前言
我们知道,实例方法是在bits里面存储的,那么在调用方法的时候,就是从bits中读取的,如果方法少的话,还可以,如果方法多的话,每次都读取会很消耗时间的,那么该怎么解决呢,答案是用缓存。 这样的话,在调用方法的时候,我直接从缓存中取,就很快了,那么方法的缓存是怎样的结构呢, 这篇文章就讨论这个问题。
cache_t的代码结构
objc_class里面有isa,superclass,bits,还设有一个cache,这个是存储什么的? 先看下代码
struct cache_t {
struct bucket_t *_buckets;
mask_t _mask;
mask_t _occupied;
public:
struct bucket_t *buckets();
mask_t mask();
mask_t occupied();
void incrementOccupied();
void setBucketsAndMask(struct bucket_t *newBuckets, mask_t newMask);
void initializeToEmpty();
mask_t capacity();
bool isConstantEmptyCache();
bool canBeFreed();
static size_t bytesForCapacity(uint32_t cap);
static struct bucket_t * endMarker(struct bucket_t *b, uint32_t cap);
void expand();
void reallocate(mask_t oldCapacity, mask_t newCapacity);
struct bucket_t * find(cache_key_t key, id receiver);
static void bad_cache(id receiver, SEL sel, Class isa) __attribute__((noreturn));
};
struct bucket_t {
private:
// IMP-first is better for arm64e ptrauth and no worse for arm64.

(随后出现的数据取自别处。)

`src/pkg/wdc_pkg.sv`:
```
// Purpose: shared constants and types for the watchdog counter block
// Assumes: one 100 MHz clock, asynchronous active-high reset
// Notes:   the 256-cycle reset pulse counts oscillator clock cycles
package wdc_pkg;

  localparam int CNT_W            = 8;
  localparam int CTRL_W           = 8;
  // control/status bit positions
  localparam int WE_BIT           = 4;
  localparam int ON_BIT           = 2;
  localparam int INH_BIT          = 3;
  localparam logic [7:0] CNT_MAX  = 8'hFF;
  localparam logic [7:0] CNT_RST  = 8'h00;
  localparam logic [7:0] CTRL_RST = 8'h00;
  // reset pulse length in oscillator cycles
  localparam int RST_PULSE_CYC    = 256;
  localparam int PULSE_W          = 9;

  typedef struct packed {
    logic       ctrl_wr;
    logic       cnt_wr;
    logic [7:0] wdata;
  } wdc_wr_t;

  typedef enum logic [1:0] {
    WDC_IDLE,
    WDC_COUNT,
    WDC_RESET
  } wdc_state_t;

endpackage : wdc_pkg

```
`src/rtl/wdc_pulse.sv`:
```
// Purpose: fixed-length reset pulse generator
// Assumes: start is a one-cycle strobe
// Notes:   output registered; retrigger while busy is ignored
`timescale 1ns/1ps
`default_nettype none
module wdc_pulse #(
  parameter int LEN = wdc_pkg::RST_PULSE_CYC
) (
  input  wire logic clk,
  input  wire logic rst,
  input  wire logic start,
  output var  logic pulse
);

  logic [wdc_pkg::PULSE_W-1:0] cnt;
  logic [wdc_pkg::PULSE_W-1:0] next_cnt;
  logic                        next_pulse;

  always_comb begin
    next_cnt   = cnt;
    next_pulse = pulse;
    if (pulse) begin
      if (cnt == wdc_pkg::PULSE_W'(LEN - 1)) begin
        next_pulse = 1'b0;
        next_cnt   = '0;
      end else begin
        next_cnt = cnt + 1'b1;
      end
    end else if (start) begin
      next_pulse = 1'b1;
      next_cnt   = '0;
    end
  end

  always_ff @(posedge clk or posedge rst) begin
    if (rst) begin
      cnt   <= '0;
      pulse <= 1'b0;
    end else begin
      cnt   <= next_cnt;
      pulse <= next_pulse;
    end
  end

endmodule : wdc_pulse
`default_nettype wire

```
`src/rtl/wdc_top.sv`:
```
// Purpose: watchdog with writable 8-bit up-counter and reset pulse
// Assumes: writes arrive as one-cycle strobes on the system clock
// Notes:   counting clock is a one-cycle enable from outside
`timescale 1ns/1ps
`default_nettype none

////////////////////////////////////////////////////////////////////////
// What this block does
// - watchdog count is an 8-bit up-counter
// - counting starts when on set, inhibit cleared, write-enable already 1
// - count pulse at FF gives overflow and internal reset
// - internal reset stays high exactly 256 oscillator cycles
// - counter is writable; counting continues from written value
// - written value sets overflow time 1 to 256 count pulses
// - bit 4 of control/status is write-enable gating the on bit (bit 2)
module wdc_top (
  input  wire logic        SYS_CLK,
  input  wire logic        RST,
  input  wire logic        CTRL_WR,
  input  wire logic        CNT_WR,
  input  wire logic [7:0]  WDATA,
  input  wire logic        CNT_EN,
  output var  logic [7:0]  CTRL_STATUS,
  output var  logic [7:0]  COUNT,
  output var  logic        OVERFLOW,
  output var  logic        INT_RESET
);

  ////////////////////////////////////////////////////////////////////
  wdc_pkg::wdc_wr_t    wr;
  wdc_pkg::wdc_state_t state;
  wdc_pkg::wdc_state_t next_state;
  logic                ctrl_write_enable;
  logic                next_ctrl_write_enable;
  logic                count_on_bit;
  logic                next_count_on_bit;
  logic [7:0]          watchdog_count_reg;
  logic [7:0]          next_watchdog_count_reg;
  logic                next_overflow;
  logic                ovf_start;
  logic                rst_pulse;

  assign wr = '{ctrl_wr: CTRL_WR, cnt_wr: CNT_WR, wdata: WDATA};

  ////////////////////////////////////////////////////////////////////
  // control/status register
  always_comb begin
    next_ctrl_write_enable = ctrl_write_enable;
    next_count_on_bit      = count_on_bit;
    if (wr.ctrl_wr) begin
      next_ctrl_write_enable = wr.wdata[wdc_pkg::WE_BIT];
      // enable must already be set; one write cannot do both
      if (ctrl_write_enable && !wr.wdata[wdc_pkg::INH_BIT]) begin
        next_count_on_bit = wr.wdata[wdc_pkg::ON_BIT];
      end
    end
  end

  ////////////////////////////////////////////////////////////////////
  // counter and state
  always_comb begin
    next_state              = state;
    next_watchdog_count_reg = watchdog_count_reg;
    next_overflow           = 1'b0;
    case (state)
      wdc_pkg::WDC_IDLE: begin
        if (next_count_on_bit) begin
          next_state = wdc_pkg::WDC_COUNT;
        end
      end
      wdc_pkg::WDC_COUNT: begin
        if (!next_count_on_bit) begin
          next_state = wdc_pkg::WDC_IDLE;
        end else if (CNT_EN && !wr.cnt_wr) begin
          if (watchdog_count_reg == wdc_pkg::CNT_MAX) begin
            next_overflow = 1'b1;
            next_state    = wdc_pkg::WDC_RESET;
          end
          next_watchdog_count_reg = watchdog_count_reg + 8'h01;
        end
      end
      wdc_pkg::WDC_RESET: begin
        // wait for the pin-level reset to drop, so no count slips in
        if (!rst_pulse && !OVERFLOW && !INT_RESET) begin
          next_state = next_count_on_bit ? wdc_pkg::WDC_COUNT
                                         : wdc_pkg::WDC_IDLE;
        end
      end
      default: next_state = wdc_pkg::WDC_IDLE;
    endcase
    // writes win over counting; time to overflow is 256 minus value
    if (wr.cnt_wr) begin
      next_watchdog_count_reg = wr.wdata;
    end
  end

  assign ovf_start = OVERFLOW;

  wdc_pulse #(
    .LEN (wdc_pkg::RST_PULSE_CYC)
  ) u_pulse (
    .clk   (SYS_CLK),
    .rst   (RST),
    .start (ovf_start),
    .pulse (rst_pulse)
  );

  ////////////////////////////////////////////////////////////////////
  always_ff @(posedge SYS_CLK or posedge RST) begin
    if (RST) begin
      state              <= wdc_pkg::WDC_IDLE;
      ctrl_write_enable  <= 1'b0;
      count_on_bit       <= 1'b0;
      watchdog_count_reg <= wdc_pkg::CNT_RST;
      OVERFLOW           <= 1'b0;
      CTRL_STATUS        <= wdc_pkg::CTRL_RST;
      COUNT              <= wdc_pkg::CNT_RST;
      INT_RESET          <= 1'b0;
    end else begin
      state              <= next_state;
      ctrl_write_enable  <= next_ctrl_write_enable;
      count_on_bit       <= next_count_on_bit;
      watchdog_count_reg <= next_watchdog_count_reg;
      OVERFLOW           <= next_overflow;
      CTRL_STATUS        <= {3'b000, next_ctrl_write_enable, 1'b0,
                             next_count_on_bit, 2'b00};
      COUNT              <= next_watchdog_count_reg;
      INT_RESET          <= rst_pulse;
    end
  end

endmodule : wdc_top
`default_nettype wire

```
`config.mk`:
```
export PLATFORM = sky130hd
export DESIGN_NAME = wdc_top
export DESIGN_NICKNAME = d
export VERILOG_FILES = /design/src/pkg/wdc_pkg.sv /design/src/rtl/wdc_pulse.sv /design/src/rtl/wdc_top.sv
export SDC_FILE = /design/constraint.sdc
export NUM_CORES = 1
export LEC_CHECK = 0
export BUFFER_PORTS_ARGS = -buffer_cell sky130_fd_sc_hd__buf_4
export CAP_MARGIN = 30
export CORE_ASPECT_RATIO = 0.75
export CORE_MARGIN = 2
export CORE_UTILIZATION = 40
export CTS_CLUSTER_DIAMETER = 150
export DETAILED_ROUTE_END_ITERATION = 10
export GPL_ROUTABILITY_DRIVEN = 0
export MAX_ROUTING_LAYER = met4
export PLACE_DENSITY = 0.67
export SYNTH_ARGS = -nofsm -noshare
export SYNTH_HDL_FRONTEND = slang
export SYNTH_SLANG_ARGS = --single-unit
```
`constraint.sdc`:
```
create_clock -name SYS_CLK -period 3.4 [get_ports SYS_CLK]
set_input_delay 0.17 -clock SYS_CLK [delete_from_list [all_inputs] [get_ports SYS_CLK]]
set_output_delay 0.17 -clock SYS_CLK [all_outputs]
set_load 0.03 [all_outputs]
```
# Yosys cells after proc, flatten, opt, wreduce, memory -nomap -nowiden
# Index checks and enable logic that the tools add are counted.
# totals
register_bits,26
input_bits,13
wordCells,59
# op_classes
addsub,2
eq_ne,8
muxes,24
reduce_logical,16
# op_table
cell,n
$mux 8,4
$mux 9,3
$mux 1,11
$mux 2,5
$add 9x1->9 const B,1
$eq 9x8->1 const B,1
$add 8x1->8 const B,1
$eq 8x8->1 const B,1
$reduce_bool 2->1,4
$ne 3x3->1 const B,2
$pmux 2 s3,1
$logic_not 1->1,5
$logic_and 1x1->1,4
$ne 2x2->1 const B,2
$reduce_and 4->1,1
$reduce_and 3->1,1
$eq 2x1->1 const B,1
$eq 2x2->1 const B,1
$logic_not 2->1,1

# Longest topological paths before layout
# depth
depth_word,7
depth_mapped,6
depth_no_buf,5

# Cells and area by module
# Synthesis repeated with hierarchy kept, for this count alone.
# hier_totals
cells_unflattened,142
hier_area_um2,1381.3
# by_module_without_submodules
mod,instances,cells_per_inst,area_per_inst_um2,seq_area_each_um2
wdc_top,1,89,873.3,350.3
wdc_pulse,1,53,508.0,250.2

# Worst setup path after synthesis
# OpenSTA, ideal clock, no wires.
# synth_path
kind,reg-to-reg
start,reg CTRL_STATUS[4] (netlist name)
end,reg watchdog_count_reg[1]
setup_ns,0.125
arrival_time_ns,1.499
t_required_ns,3.275
path_slack_ns,1.777
path_stages_with_launch,6
period_less_slack_ns,1.623
path_cell_list,dfrtp_1 -> and3b_1 -> buf_6 -> mux2i_4 -> mux2_4 -> mux2_2
# synth_lines
element,line,text
"end signal, assigned",wdc_top.sv:114,watchdog_count_reg <= wdc_pkg::CNT_RST;
"end signal, assigned",wdc_top.sv:123,watchdog_count_reg <= next_watchdog_count_reg;
"end, declared",wdc_top.sv:37,logic [7:0] watchdog_count_reg;

==> impl_metrics.json <==
{
  "synth-seq-area-share_pct": 42.9,
  "ys_warn_count": 0,
  "ioPinCount": 31,
  "avgSynthCellArea_um2": 9.71,
  "power.leakage_nw": 0.735,
  "cp_slowest_stage_delay_ps": 430,
  "synth_top_area_share_pct": 42.9,
  "rsz0062_at_grt": "false",
  "die_h_um": 55.2,
  "drt-total-wl_um": 2840,
  "grt_pass1_vias": 1004,
  "drc_errors": 0,
  "viasPerCell": 5.33,
  "grt.total_usage_pct": 15.5,
  "synth_common_cells": "dfrtp_1 (24), nand2_1 (19), buf_4 (8)",
  "final_antenna_net_count": 0,
  "fin_nets": 182,
  "die_x_um": 72.3,
  "synth.area.top_cells": "dfrtp_1 (43%), nand2_1 (5.1%), buf_4 (4.3%)",
  "clkSlewWorstSetupHoldPaths_ps": 90,
  "diodes": 0,
  "end_kind": "register",
  "outcome": "finished clean",
  "largest_register_ffs": 9,
  "h-tree-depth": 1,
  "critPathLaunchType": "register",
  "cts_hold_buf": 0,
  "cap_violations": 0,
  "synth_edf_count": 0,
  "tightest_slew_ps": 896,
  "core_area_mm2": 0.00331,
  "drv_slew": 0,
  "fmax_mhz": 550,
  "fin_tns_setup_ps": 0,
  "ys_types": 47,
  "finalSetupViolCount": 0,
  "yosysMostFrequentCell": "dfrtp_1",
  "crit_fanout": 9,
  "ys_seq_elements": 24,
  "clk_latency_ps": 270,
  "tritoncts": "done",
  "post-cts-setup-buffer-count": 0,
  "worstPathRequired_ps": 3550,
  "hold_viol": 0,
  "cts_buffers": 3,
  "crit_type": "reg -> reg",
  "whs_ps": 94.9,
  "dpl.hpwl_um": 2140,
  "syn_area_mm2": 0.00140,
  "syn_inst": 144,
  "synth_ff_type": "dfrtp_1",
  "skew_ps": 6.32,
  "timing.rr.end": "watchdog_count_reg[1]",
  "period_needed_ps": 1820,
  "cp.arrival_ps": 1970,
  "layout-drive-gt1-share_pct": 22.3,
  "drt_first_pass_iters": 4,
  "p_per_area_mw_per_mm2": 510,
  "root_buffer": "clkbuf_8",
  "post_cts_resize_count": 0,
  "r2r_start": "CTRL_STATUS[4]",
  "crit_path_top_delay_cell": "mux2i_4",
  "syn_to_final_growth_pct": 17.3,
  "num_vias": 1098,
  "wire_per_inst_um": 13.8,
  "critPathBufInv": 0,
  "reg2reg_slack_ps": 1580,
  "rr_worst_depth": 4,
  "grt_max_degree": 25,
  "overflow": 0,
  "min_path_type": "in -> async",
  "ir_drop_v": 0.000223,
  "rows": 18,
  "cp_cell_sequence": "and3b_1, mux2i_4, mux2_4, mux2_2",
  "die_area_mm2": 0.00399,
  "finalCritPeriodShare_pct": 53.4,
  "ys_async_sr_fraction_pct": 100,
  "antenna_found_initial": 0,
  "grt_pass1_wl_um": 4780,
  "port-buffer-count": 24,
  "ctsLongestPathBuffers": 2,
  "relSlewSlack_pct": 40.2,
  "fin_util_pct": 49.5,
  "start_util_pct": 42.3,
  "drt_iter0_drc": 73,
  "synth_area_leader_cell": "dfrtp_1",
  "crit_family": "multiplexers",
  "clock_sinks": 24,
  "critPathLaunch": "CTRL_STATUS[4]"
}
## power breakdown
group          internal (mW)  switching, mW  total [mW]
Combinational         0.0909          0.130       0.221
Sequential             0.319         0.0487       0.368
Clock                  0.157         0.0911       0.248
## per-layer routing
| layer | wire length [µm] | vias to the layer above | GRT usage (%) |
|---|---|---|---|
| met5 | 0 | - | - |
| met4 | 27 | 0 | 3.23 |
| met3 | 83 | 2 | 3.28 |
| met2 | 1270 | 21 | 23.2 |
| met1 | 1460 | 527 | 21.8 |
| li1 | - | 548 | - |
## worst reg2reg max path: cells and delay by family (launching register included)
family / cells / cell delay, ps
muxes: 3 / 1020
DFF: 1 / 370
and+or+nand+nor: 1 / 310
## per-stage QoR
step | total power [mW] | instance area (µm²) | setup WS, ps | instances
after floorplan | 0.529 | 1420 | 1780 | 149
after global placement | 0.586 | 1570 | 1670 | 202
after detailed placement | 0.593 | 1570 | 1610 | 202
after CTS | 0.844 | 1640 | 1580 | 206
after global routing | 0.882 | 1640 | 1440 | 206
final | 0.837 | 1640 | 1580 | 206
## cell usage in the layout, fill, tap and decap left out, types with 3 or more instances in the layout
cell type	instances
o21ai_0	7
nor2_1	6
buf_4	24
nor3_1	5
dfrtp_1	24
inv_1	6
nand4b_1	3
mux2i_1	5
nand3_1	5
nand2_1	19
nor2b_1	3
conb_1	6
clkbuf_8	3
## cell type report
cell class	instances	area, µm²
timing repair buffer	24	180
clock inverter	1	30.0
multi-input combinational	108	716
fill	300	1670
inverter	6	22.5
clock buffer	3	41.3
sequential	24	601
tap	40	50.0
## worst max path at each step
stage,to,cells past startpoint,slack (ps)
finish,watchdog_count_reg[1],4,1580
CTS,watchdog_count_reg[1],4,1580
global placement,watchdog_count_reg[1],4,1670
detailed placement,watchdog_count_reg[1],4,1610
global route,u_pulse.cnt[5],5,1440
floorplan,watchdog_count_reg[1],5,1780
## cells by family after synthesis
family                     count (synthesis)  synth area share [%]
xor gates and xnor gates                   3                  1.88
buffers and inverters                     17                  7.25
AOI/OAI and AO/OA                         28                  14.0
DFF                                       24                  42.9
adders and majority gates                  2                  1.79
other                                      1                 0.268
muxes                                      9                  7.87
and+or+nand+nor                           60                  24.1
No activity file was read; power rests on OpenSTA's default activity.
[config.mk]
export PLATFORM = sky130hd
export DESIGN_NAME = vio_top
export DESIGN_NICKNAME = d
export VERILOG_FILES = /design/src/vio_pkg.sv /design/src/vio_top.sv
export SDC_FILE = /design/constraint.sdc
export NUM_CORES = 2
export LEC_CHECK = 0
export BUFFER_PORTS_ARGS = -buffer_cell sky130_fd_sc_hd__buf_2
export CORE_ASPECT_RATIO = 0.9
export CORE_UTILIZATION = 35
export DETAILED_ROUTE_END_ITERATION = 8
export GPL_ROUTABILITY_DRIVEN = 0
export PLACE_DENSITY = 0.61
export SLEW_MARGIN = 20
export SYNTH_ARGS = -nofsm -noshare
export SYNTH_HDL_FRONTEND = slang
export SYNTH_SLANG_ARGS = --single-unit
[constraint.sdc]
create_clock -name CLOCK -period 3 [get_ports CLOCK]
set_clock_uncertainty 0.2 [all_clocks]
set_input_delay 0 -clock CLOCK [delete_from_list [all_inputs] [get_ports CLOCK]]
set_output_delay 0 -clock CLOCK [all_outputs]
set_load 0.02 [all_outputs]
[src/vio_pkg.sv]
// register map, field values and shared types of the virtual io mapping block
package vio_pkg;
	localparam int ADDR_W = 12;
	localparam int DATA_W = 32;
	localparam int REG_W  = 16;
	localparam int IN_N   = 8;
	localparam int OUT_N  = 7;
	localparam int IDX_W  = 10;
	localparam int COND_W = 20;

	// register indices; byte address is four times the index
	localparam logic [IN_N-1:0][IDX_W-1:0] IDX_VIN_FUNC = {
		10'h025, 10'h023, 10'h021, 10'h01F, 10'h01D, 10'h01B, 10'h019, 10'h017};
	localparam logic [IN_N-1:0][IDX_W-1:0] IDX_VIN_MODE = {
		10'h026, 10'h024, 10'h022, 10'h020, 10'h01E, 10'h01C, 10'h01A, 10'h018};
	localparam logic [OUT_N-1:0][IDX_W-1:0] IDX_VOUT_FUNC = {
		10'h038, 10'h036, 10'h034, 10'h032, 10'h030, 10'h02E, 10'h02C};
	localparam logic [OUT_N-1:0][IDX_W-1:0] IDX_VOUT_POL = {
		10'h039, 10'h037, 10'h035, 10'h033, 10'h031, 10'h02F, 10'h02D};
	localparam logic [IDX_W-1:0] IDX_VOUT_LEVEL = 10'h02B;
	localparam logic [IDX_W-1:0] IDX_VIN_VALUE  = 10'h040;

	localparam logic [REG_W-1:0] REG_RESET  = 16'h0000;
	localparam logic [REG_W-1:0] MODE_EDGE  = 16'h0001;
	localparam logic [REG_W-1:0] POL_LOW    = 16'h0001;
	localparam logic [REG_W-1:0] FUNC_NONE  = 16'h0000;
	localparam logic [REG_W-1:0] FUNC_SPARE = 16'h0010;
	localparam logic [REG_W-1:0] FUNC_LAST  = 16'h0013;

	// drive conditions; bit position equals the output function code
	typedef struct packed {
		logic angle_ident_ready;
		logic dynamic_brake;
		logic brake_control;
		logic spare16;
		logic electrical_homing_complete;
		logic homing_complete;
		logic speed_limited;
		logic torque_limited;
		logic positioning_complete;
		logic positioning_near;
		logic torque_reached;
		logic speed_reached;
		logic speed_coincidence;
		logic zero_speed;
		logic motor_rotating;
		logic fault;
		logic warning;
		logic running;
		logic drive_ready;
		logic spare0;
	} vio_cond_s;

	typedef struct packed {
		logic [IN_N-1:0][REG_W-1:0]  in_func;
		logic [IN_N-1:0][REG_W-1:0]  in_mode;
		logic [OUT_N-1:0][REG_W-1:0] out_func;
		logic [OUT_N-1:0][REG_W-1:0] out_pol;
		logic [IN_N-1:0]             vin_value;
		logic [IN_N-1:0]             vin_pulse;
		logic [IN_N-1:0]             vin_active;
		logic [OUT_N-1:0]            vout;
		logic [DATA_W-1:0]           prdata;
		logic                        pready;
		logic                        pslverr;
	} vio_state_s;
endpackage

// SEL-first is better for armv7* and i386 and x86_64.
#if __arm64__
MethodCacheIMP _imp;
cache_key_t _key;
#else
cache_key_t _key;
MethodCacheIMP _imp;
#endif
public:
inline cache_key_t key() const { return _key; }
inline IMP imp() const { return (IMP)_imp; }
inline void setKey(cache_key_t newKey) { _key = newKey; }
inline void setImp(IMP newImp) { _imp = newImp; }
void set(cache_key_t newKey, IMP newImp);
};
可以看出,cache_t里面主要包含了一个结构体数组指针 _buckets,而这个结构体里面包含了方法实现的指针,和缓存key
cache_t的数据结构
如果_buckets也是一个简单的数组的话,那效率还是低,那用什么数据结构效率高呢,答案是hash表,我们从代码也能看出
bucket_t * cache_t::find(cache_key_t k, id receiver)
{
assert(k != 0);
bucket_t *b = buckets();
mask_t m = mask();
// 通过cache_hash函数【begin = k & m】计算出key值 k 对应的 index值 begin,用来记录查询起始索引
mask_t begin = cache_hash(k, m);
// begin 赋值给 i,用于切换索引
mask_t i = begin;
do {
if (b[i].key() == 0 || b[i].key() == k) {
//用这个i从散列表取值,如果取出来的bucket_t的 key = k,则查询成功,返回该bucket_t,
//如果key = 0,说明在索引i的位置上还没有缓存过方法,同样需要返回该bucket_t,用于中止缓存查询。
return &b[i];
}
} while ((i = cache_next(i, m)) != begin);
// 这一步其实相当于 i = i-1,回到上面do循环里面,相当于查找散列表上一个单元格里面的元素,再次进行key值 k的比较,
//当i=0时,也就i指向散列表最首个元素索引的时候重新将mask赋值给i,使其指向散列表最后一个元素,重新开始反向遍历散列表,
//其实就相当于绕圈,把散列表头尾连起来,不就是一个圈嘛,从begin值开始,递减索引值,当走过一圈之后,必然会重新回到begin值,
//如果此时还没有找到key对应的bucket_t,或者是空的bucket_t,则循环结束,说明查找失败,调用bad_cache方法。
// hack
Class cls = (Class)((uintptr_t)this - offsetof(objc_class, cache));
cache_t::bad_cache(receiver, (SEL)k, cls);
}
我们从这个方法中的源码 cache_hash(k, m);,推断出cache_t是采用的hash表来存储的,而当存储的时候,数组的大小是怎么控制呢?
cache_t的数组动态扩容
同样,我们从代码分析入手
static void cache_fill_nolock(Class cls, SEL sel, IMP imp, id receiver)
{
cacheUpdateLock.assertLocked();
// Never cache before +initialize is done
if (!cls->isInitialized()) return;
// Make sure the entry wasn't added to the cache by some other thread
// before we grabbed the cacheUpdateLock.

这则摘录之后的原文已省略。